一方、前年度から海外売上高を減らしたのは、武田、エーザイ(8.1%減)、塩野義製薬(14.4%減)、田辺三菱製薬(1.6%減)。エーザイは、海外での製品販売は堅調だったものの、抗がん剤「レンビマ」に関する米メルクからの販売マイルストンなどが減少。塩野義もロイヤリティ収入の減少が響きました。
エンティビオ4000億円突破 イクスタンジは5000億円へ
各社の海外事業を支えるグローバル製品の販売は、2020年度もおおむね堅調に推移しました。
武田は、最大の主力製品である潰瘍性大腸炎・クローン病治療薬「エンティビオ」(日本製品名・エンタイビオ)が23.6%増の4293億円と好調。多発性骨髄腫治療薬「ニンラーロ」も2ケタ成長だったほか、遺伝性血管性浮腫治療薬「TAKHZYRO」(日本では承認申請中)や免疫グロブリン製剤も売り上げを大きく伸ばしました。
アステラス製薬はイクスタンジが14.6%増で4500億円を突破し、抗がん剤「ゾスパタ」も欧米での売り上げ拡大で67.2%増。イクスタンジは今年度5500億円を超える売り上げを予想しています。
大塚HDはグローバル4製品がそろって2ケタ成長。抗精神病薬「レキサルティ」は1000億円を突破しました。エーザイはレンビマが19.7%増の1339億円と好調を維持。第一三共は期待の抗体薬物複合体(ADC)「エンハーツ」が301億円(前年度比831.5%増)を売り上げたほか、抗凝固薬エドキサバン(日本製品名・リクシアナ)も7.7%増と堅調でした。大日本住友製薬は抗精神病薬「ラツーダ」が2ケタ成長で2000億円を超えています。
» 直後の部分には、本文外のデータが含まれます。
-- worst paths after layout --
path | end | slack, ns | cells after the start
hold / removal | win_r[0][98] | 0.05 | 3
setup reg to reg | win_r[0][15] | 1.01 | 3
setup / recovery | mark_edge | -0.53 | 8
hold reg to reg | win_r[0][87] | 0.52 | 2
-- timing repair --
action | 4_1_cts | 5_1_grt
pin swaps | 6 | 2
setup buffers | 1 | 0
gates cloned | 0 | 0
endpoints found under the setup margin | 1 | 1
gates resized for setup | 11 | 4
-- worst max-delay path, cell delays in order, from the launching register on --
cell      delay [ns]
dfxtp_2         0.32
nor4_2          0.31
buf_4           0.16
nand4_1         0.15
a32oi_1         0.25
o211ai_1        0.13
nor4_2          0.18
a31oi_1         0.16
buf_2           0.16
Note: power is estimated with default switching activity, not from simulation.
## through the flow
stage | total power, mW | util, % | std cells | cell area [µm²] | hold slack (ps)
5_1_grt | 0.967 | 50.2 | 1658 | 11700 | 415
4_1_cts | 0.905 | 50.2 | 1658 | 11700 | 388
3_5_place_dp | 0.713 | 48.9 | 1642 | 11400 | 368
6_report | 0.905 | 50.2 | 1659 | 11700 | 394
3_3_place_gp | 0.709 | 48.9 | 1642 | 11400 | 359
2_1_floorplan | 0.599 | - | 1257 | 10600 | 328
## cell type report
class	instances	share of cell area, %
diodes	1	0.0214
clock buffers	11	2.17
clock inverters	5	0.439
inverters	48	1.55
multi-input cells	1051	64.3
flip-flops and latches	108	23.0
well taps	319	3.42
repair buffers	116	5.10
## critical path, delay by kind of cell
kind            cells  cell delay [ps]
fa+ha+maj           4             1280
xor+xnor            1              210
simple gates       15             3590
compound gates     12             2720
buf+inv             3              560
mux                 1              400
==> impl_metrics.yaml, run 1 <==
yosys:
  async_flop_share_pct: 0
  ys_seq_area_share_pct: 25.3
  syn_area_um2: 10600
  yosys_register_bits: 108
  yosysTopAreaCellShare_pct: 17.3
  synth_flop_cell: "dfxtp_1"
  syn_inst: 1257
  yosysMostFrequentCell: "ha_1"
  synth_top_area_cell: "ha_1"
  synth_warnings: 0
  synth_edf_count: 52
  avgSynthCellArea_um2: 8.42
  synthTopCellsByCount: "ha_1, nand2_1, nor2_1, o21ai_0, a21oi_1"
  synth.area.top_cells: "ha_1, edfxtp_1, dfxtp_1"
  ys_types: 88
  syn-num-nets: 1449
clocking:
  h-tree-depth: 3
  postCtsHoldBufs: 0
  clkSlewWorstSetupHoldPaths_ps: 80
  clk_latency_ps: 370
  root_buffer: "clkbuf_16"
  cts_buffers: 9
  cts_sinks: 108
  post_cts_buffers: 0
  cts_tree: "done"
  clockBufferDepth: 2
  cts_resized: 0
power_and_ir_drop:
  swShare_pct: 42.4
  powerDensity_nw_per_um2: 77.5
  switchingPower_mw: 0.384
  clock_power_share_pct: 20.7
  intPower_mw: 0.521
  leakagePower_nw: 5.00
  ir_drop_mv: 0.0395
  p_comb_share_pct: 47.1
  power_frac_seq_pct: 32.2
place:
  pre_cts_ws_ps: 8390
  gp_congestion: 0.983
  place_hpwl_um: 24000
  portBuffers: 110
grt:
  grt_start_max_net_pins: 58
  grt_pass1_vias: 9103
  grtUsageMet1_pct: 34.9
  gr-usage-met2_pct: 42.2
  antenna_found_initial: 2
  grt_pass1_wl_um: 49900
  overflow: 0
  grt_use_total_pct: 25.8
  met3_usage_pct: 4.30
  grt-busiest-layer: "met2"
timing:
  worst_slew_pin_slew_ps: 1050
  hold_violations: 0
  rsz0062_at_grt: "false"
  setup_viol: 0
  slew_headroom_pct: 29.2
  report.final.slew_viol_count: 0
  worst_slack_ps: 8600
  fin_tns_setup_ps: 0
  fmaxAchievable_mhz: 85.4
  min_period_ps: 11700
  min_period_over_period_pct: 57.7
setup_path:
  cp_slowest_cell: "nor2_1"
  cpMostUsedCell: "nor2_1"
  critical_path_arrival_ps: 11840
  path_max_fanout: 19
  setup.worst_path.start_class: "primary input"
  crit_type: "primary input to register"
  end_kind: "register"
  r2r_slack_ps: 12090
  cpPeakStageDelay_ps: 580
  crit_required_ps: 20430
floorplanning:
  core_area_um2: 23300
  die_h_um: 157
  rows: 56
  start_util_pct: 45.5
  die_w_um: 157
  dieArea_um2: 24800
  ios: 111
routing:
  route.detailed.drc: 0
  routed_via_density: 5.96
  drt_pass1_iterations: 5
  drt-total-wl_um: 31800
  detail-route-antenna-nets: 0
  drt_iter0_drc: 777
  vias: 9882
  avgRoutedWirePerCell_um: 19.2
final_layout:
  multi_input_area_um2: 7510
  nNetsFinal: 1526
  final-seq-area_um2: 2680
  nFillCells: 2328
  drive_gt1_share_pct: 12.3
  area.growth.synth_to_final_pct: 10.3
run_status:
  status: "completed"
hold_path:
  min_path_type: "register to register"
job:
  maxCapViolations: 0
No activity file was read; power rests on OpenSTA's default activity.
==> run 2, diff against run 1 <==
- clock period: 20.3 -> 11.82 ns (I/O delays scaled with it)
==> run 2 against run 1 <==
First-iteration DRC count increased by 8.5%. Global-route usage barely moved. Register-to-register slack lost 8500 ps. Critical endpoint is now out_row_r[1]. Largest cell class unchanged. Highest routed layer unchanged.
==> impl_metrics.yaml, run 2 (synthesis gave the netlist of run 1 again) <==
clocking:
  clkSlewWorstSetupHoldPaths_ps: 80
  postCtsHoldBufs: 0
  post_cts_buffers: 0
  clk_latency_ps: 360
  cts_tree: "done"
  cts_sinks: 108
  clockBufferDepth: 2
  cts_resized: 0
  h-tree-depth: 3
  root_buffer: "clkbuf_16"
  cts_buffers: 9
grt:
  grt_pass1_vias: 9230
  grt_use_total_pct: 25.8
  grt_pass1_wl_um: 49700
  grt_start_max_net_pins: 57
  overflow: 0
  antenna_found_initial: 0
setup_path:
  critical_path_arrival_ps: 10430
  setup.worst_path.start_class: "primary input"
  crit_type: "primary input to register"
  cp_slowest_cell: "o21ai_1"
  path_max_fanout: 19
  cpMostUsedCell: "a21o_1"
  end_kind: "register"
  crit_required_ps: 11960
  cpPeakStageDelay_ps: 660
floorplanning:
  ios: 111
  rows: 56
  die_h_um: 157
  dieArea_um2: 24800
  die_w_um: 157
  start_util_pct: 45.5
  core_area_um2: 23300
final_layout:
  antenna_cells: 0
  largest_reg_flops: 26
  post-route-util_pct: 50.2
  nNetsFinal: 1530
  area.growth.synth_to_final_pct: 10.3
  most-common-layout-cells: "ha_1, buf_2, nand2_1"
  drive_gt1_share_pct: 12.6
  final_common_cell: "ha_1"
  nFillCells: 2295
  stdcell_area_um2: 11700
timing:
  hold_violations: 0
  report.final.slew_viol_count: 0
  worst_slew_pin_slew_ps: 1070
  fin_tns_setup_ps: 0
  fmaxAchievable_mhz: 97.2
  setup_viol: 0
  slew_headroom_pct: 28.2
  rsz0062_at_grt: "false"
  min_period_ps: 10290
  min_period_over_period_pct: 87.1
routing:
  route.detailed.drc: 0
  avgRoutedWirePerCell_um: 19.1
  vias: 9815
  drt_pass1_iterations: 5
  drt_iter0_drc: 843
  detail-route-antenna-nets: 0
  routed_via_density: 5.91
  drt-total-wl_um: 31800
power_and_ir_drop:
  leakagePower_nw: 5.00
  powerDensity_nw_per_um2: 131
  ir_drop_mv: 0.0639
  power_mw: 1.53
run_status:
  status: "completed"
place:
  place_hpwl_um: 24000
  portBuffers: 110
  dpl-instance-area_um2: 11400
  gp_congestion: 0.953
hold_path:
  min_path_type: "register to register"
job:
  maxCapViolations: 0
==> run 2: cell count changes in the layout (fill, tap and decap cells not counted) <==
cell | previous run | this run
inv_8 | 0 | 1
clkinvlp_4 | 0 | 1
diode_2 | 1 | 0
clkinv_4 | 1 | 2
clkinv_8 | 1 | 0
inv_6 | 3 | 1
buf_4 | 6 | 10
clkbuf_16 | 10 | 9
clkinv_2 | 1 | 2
中外は、アクテムラ、ヘムライブラ、抗がん剤「アレセンサ」が好調。スイス・ロシュの決算によると、3製品の20年の世界売上高は、アクテムラが28億5800万スイスフラン(約3258億円、前年比32%増)、ヘムライブラが21億9000万スイスフラン(約2498億円、68%増)アレセンサが11億6000万スイスフラン(約1322億円、40%増)となりました。